[Dataset entries]
File: src/rtl/karat_half_mult.sv
// karat_half_mult: registered (HW+1)x(HW+1) unsigned multiplier shared across P0..P2
module karat_half_mult
  import karat_pkg::*;
#(
  parameter int WIDTH = 16
)(
  input  logic                         clk,
  input  logic                         reset,
  input  state_t                       i_state,
  input  logic [half_w(WIDTH)-1:0]     i_xl,
  input  logic [half_w(WIDTH)-1:0]     i_xh,
  input  logic [half_w(WIDTH)-1:0]     i_yl,
  input  logic [half_w(WIDTH)-1:0]     i_yh,
  output logic [2*sum_w(WIDTH)-1:0]    o_prod
);

  localparam int SW = sum_w(WIDTH);

  logic [SW-1:0]   w_a;
  logic [SW-1:0]   w_b;
  logic [2*SW-1:0] r_prod;

  // Operand select: low halves in P0, high halves in P1, half sums in P2
  always_comb begin
    w_a = (i_state == P1) ? {1'b0, i_xh} :
          (i_state == P2) ? {1'b0, i_xl} + {1'b0, i_xh} : {1'b0, i_xl};
    w_b = (i_state == P1) ? {1'b0, i_yh} :
          (i_state == P2) ? {1'b0, i_yl} + {1'b0, i_yh} : {1'b0, i_yl};
  end

  // Product register; its value is consumed one state after the operands were selected
  always_ff @(posedge clk or negedge reset) begin
    if (!reset) r_prod <= '0;
    else        r_prod <= {{SW{1'b0}}, w_a} * {{SW{1'b0}}, w_b};
  end

  assign o_prod = r_prod;

endmodule

File: src/rtl/karat_mult_hs.sv
// karat_mult_hs: handshaked one-level Karatsuba multiplier; optional accumulator under KMULT_ACC_EN
module karat_mult_hs
  import karat_pkg::*;
#(
  parameter int WIDTH = 16
`ifdef KMULT_ACC_EN
  , parameter int ACC_GUARD = 8
`endif
)(
  input  logic                 clk,
  input  logic                 reset,
  input  logic                 i_valid,
  output logic                 o_ready,
  input  logic [WIDTH-1:0]     iX,
  input  logic [WIDTH-1:0]     iY,
  input  logic                 i_signed,
  output logic [2*WIDTH-1:0]   oO,
  output logic                 o_valid,
  input  logic                 i_ready
`ifdef KMULT_ACC_EN
  , input  logic                         i_acc
  , input  logic                         i_acc_clr
  , output logic [2*WIDTH+ACC_GUARD-1:0] oAcc
`endif
);

  localparam int HW = half_w(WIDTH);
  localparam int SW = sum_w(WIDTH);
  localparam int CW = comb_w(WIDTH);
  localparam int PW = 2 * WIDTH;

  generate
    if (!width_ok(WIDTH)) begin : g_bad_width
      $error("karat_mult_hs: WIDTH must be even and >= 4");
    end
  endgenerate

  state_t          r_state;
  state_t          w_next;
  logic            w_accept;
  logic [WIDTH-1:0] w_xm;
  logic [WIDTH-1:0] w_ym;
  logic            w_neg;
  logic [WIDTH-1:0] r_xm;
  logic [WIDTH-1:0] r_ym;
  logic            r_neg;
  logic [WIDTH-1:0] r_z0;
  logic [WIDTH-1:0] r_z2;
  logic [PW-1:0]   r_o;
  logic [2*SW-1:0] w_prod;
  logic [CW-1:0]   w_z0e;
  logic [CW-1:0]   w_z1e;
  logic [CW-1:0]   w_z2e;
  logic [PW-1:0]   w_mag;
  logic [PW-1:0]   w_res;

  assign w_accept = (r_state == IDLE) && i_valid;
  assign w_xm     = (i_signed && iX[WIDTH-1]) ? -iX : iX;
  assign w_ym     = (i_signed && iY[WIDTH-1]) ? -iY : iY;
  assign w_neg    = i_signed && (iX[WIDTH-1] ^ iY[WIDTH-1]) && (|iX) && (|iY);

  // State register
  always_ff @(posedge clk or negedge reset) begin
    if (!reset) r_state <= IDLE;
    else        r_state <= w_next;
  end

  // Next state and handshake outputs; ready only in IDLE, valid only in OUT
  always_comb begin
    w_next  = r_state;
    o_ready = 1'b0;
    o_valid = 1'b0;
    unique case (r_state)
      IDLE: begin
        o_ready = 1'b1;
        if (i_valid) w_next = P0;
      end
      P0:   w_next = P1;
      P1:   w_next = P2;
      P2:   w_next = COMB;
      COMB: w_next = OUT;
      OUT: begin
        o_valid = 1'b1;
        if (i_ready) w_next = IDLE;
      end
      default: w_next = IDLE;
    endcase
  end

  karat_half_mult #(.WIDTH(WIDTH)) u_half (
    .clk     (clk),
    .reset   (reset),
    .i_state (r_state),
    .i_xl    (r_xm[HW-1:0]),
    .i_xh    (r_xm[WIDTH-1:HW]),
    .i_yl    (r_ym[HW-1:0]),
    .i_yh    (r_ym[WIDTH-1:HW]),
    .o_prod  (w_prod)
  );

  // Combine z2, z1, z0 at full guard width; z1 is read straight from the multiplier in COMB
  always_comb begin
    w_z0e = {{(CW-WIDTH){1'b0}}, r_z0};
    w_z2e = {{(CW-WIDTH){1'b0}}, r_z2};
    w_z1e = {{(CW-2*SW){1'b0}}, w_prod};
    w_mag = PW'((w_z2e << WIDTH) + ((w_z1e - w_z2e - w_z0e) << HW) + w_z0e);
    w_res = r_neg ? -w_mag : w_mag;
  end

  // Operand capture at accept, partial product capture, result register held through OUT
  always_ff @(posedge clk or negedge reset) begin
    if (!reset) begin
      r_xm  <= '0;
      r_ym  <= '0;
      r_neg <= 1'b0;
      r_z0  <= '0;
      r_z2  <= '0;
      r_o   <= '0;
    end else begin
      if (w_accept) begin
        r_xm  <= w_xm;
        r_ym  <= w_ym;
        r_neg <= w_neg;
      end
      if (r_state == P1)   r_z0 <= w_prod[WIDTH-1:0];
      if (r_state == P2)   r_z2 <= w_prod[WIDTH-1:0];
      if (r_state == COMB) r_o  <= w_res;
    end
  end

  assign oO = r_o;

`ifdef KMULT_ACC_EN
  localparam int AW = PW + ACC_GUARD;

  logic          r_acc_en;
  logic [AW-1:0] r_acc;
  logic [AW-1:0] w_sext;

  // Only a nonzero signed-negative result is negative, so r_neg is the extension bit
  assign w_sext = {{ACC_GUARD{r_neg}}, w_res};

  // Accumulate on the COMB->OUT edge so oAcc moves together with o_valid
  always_ff @(posedge clk or negedge reset) begin
    if (!reset) begin
      r_acc_en <= 1'b0;
      r_acc    <= '0;
    end else begin
      if (w_accept) r_acc_en <= i_acc;
      if (r_state == IDLE && i_acc_clr)     r_acc <= '0;
      else if (r_state == COMB && r_acc_en) r_acc <= r_acc + w_sext;
    end
  end

  assign oAcc = r_acc;
`endif

endmodule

> **EXERCISE DIRECTIONS**
Give back the records above exactly, limited to the lines between the one holding "localparam int HW = half_w(WIDTH);" and the one holding "assign w_accept = (r_state", inclusive.

> **ANSWER SECTION**
  localparam int HW = half_w(WIDTH);
  localparam int SW = sum_w(WIDTH);
  localparam int CW = comb_w(WIDTH);
  localparam int PW = 2 * WIDTH;

  generate
    if (!width_ok(WIDTH)) begin : g_bad_width
      $error("karat_mult_hs: WIDTH must be even and >= 4");
    end
  endgenerate

  state_t          r_state;
  state_t          w_next;
  logic            w_accept;
  logic [WIDTH-1:0] w_xm;
  logic [WIDTH-1:0] w_ym;
  logic            w_neg;
  logic [WIDTH-1:0] r_xm;
  logic [WIDTH-1:0] r_ym;
  logic            r_neg;
  logic [WIDTH-1:0] r_z0;
  logic [WIDTH-1:0] r_z2;
  logic [PW-1:0]   r_o;
  logic [2*SW-1:0] w_prod;
  logic [CW-1:0]   w_z0e;
  logic [CW-1:0]   w_z1e;
  logic [CW-1:0]   w_z2e;
  logic [PW-1:0]   w_mag;
  logic [PW-1:0]   w_res;

  assign w_accept = (r_state == IDLE) && i_valid;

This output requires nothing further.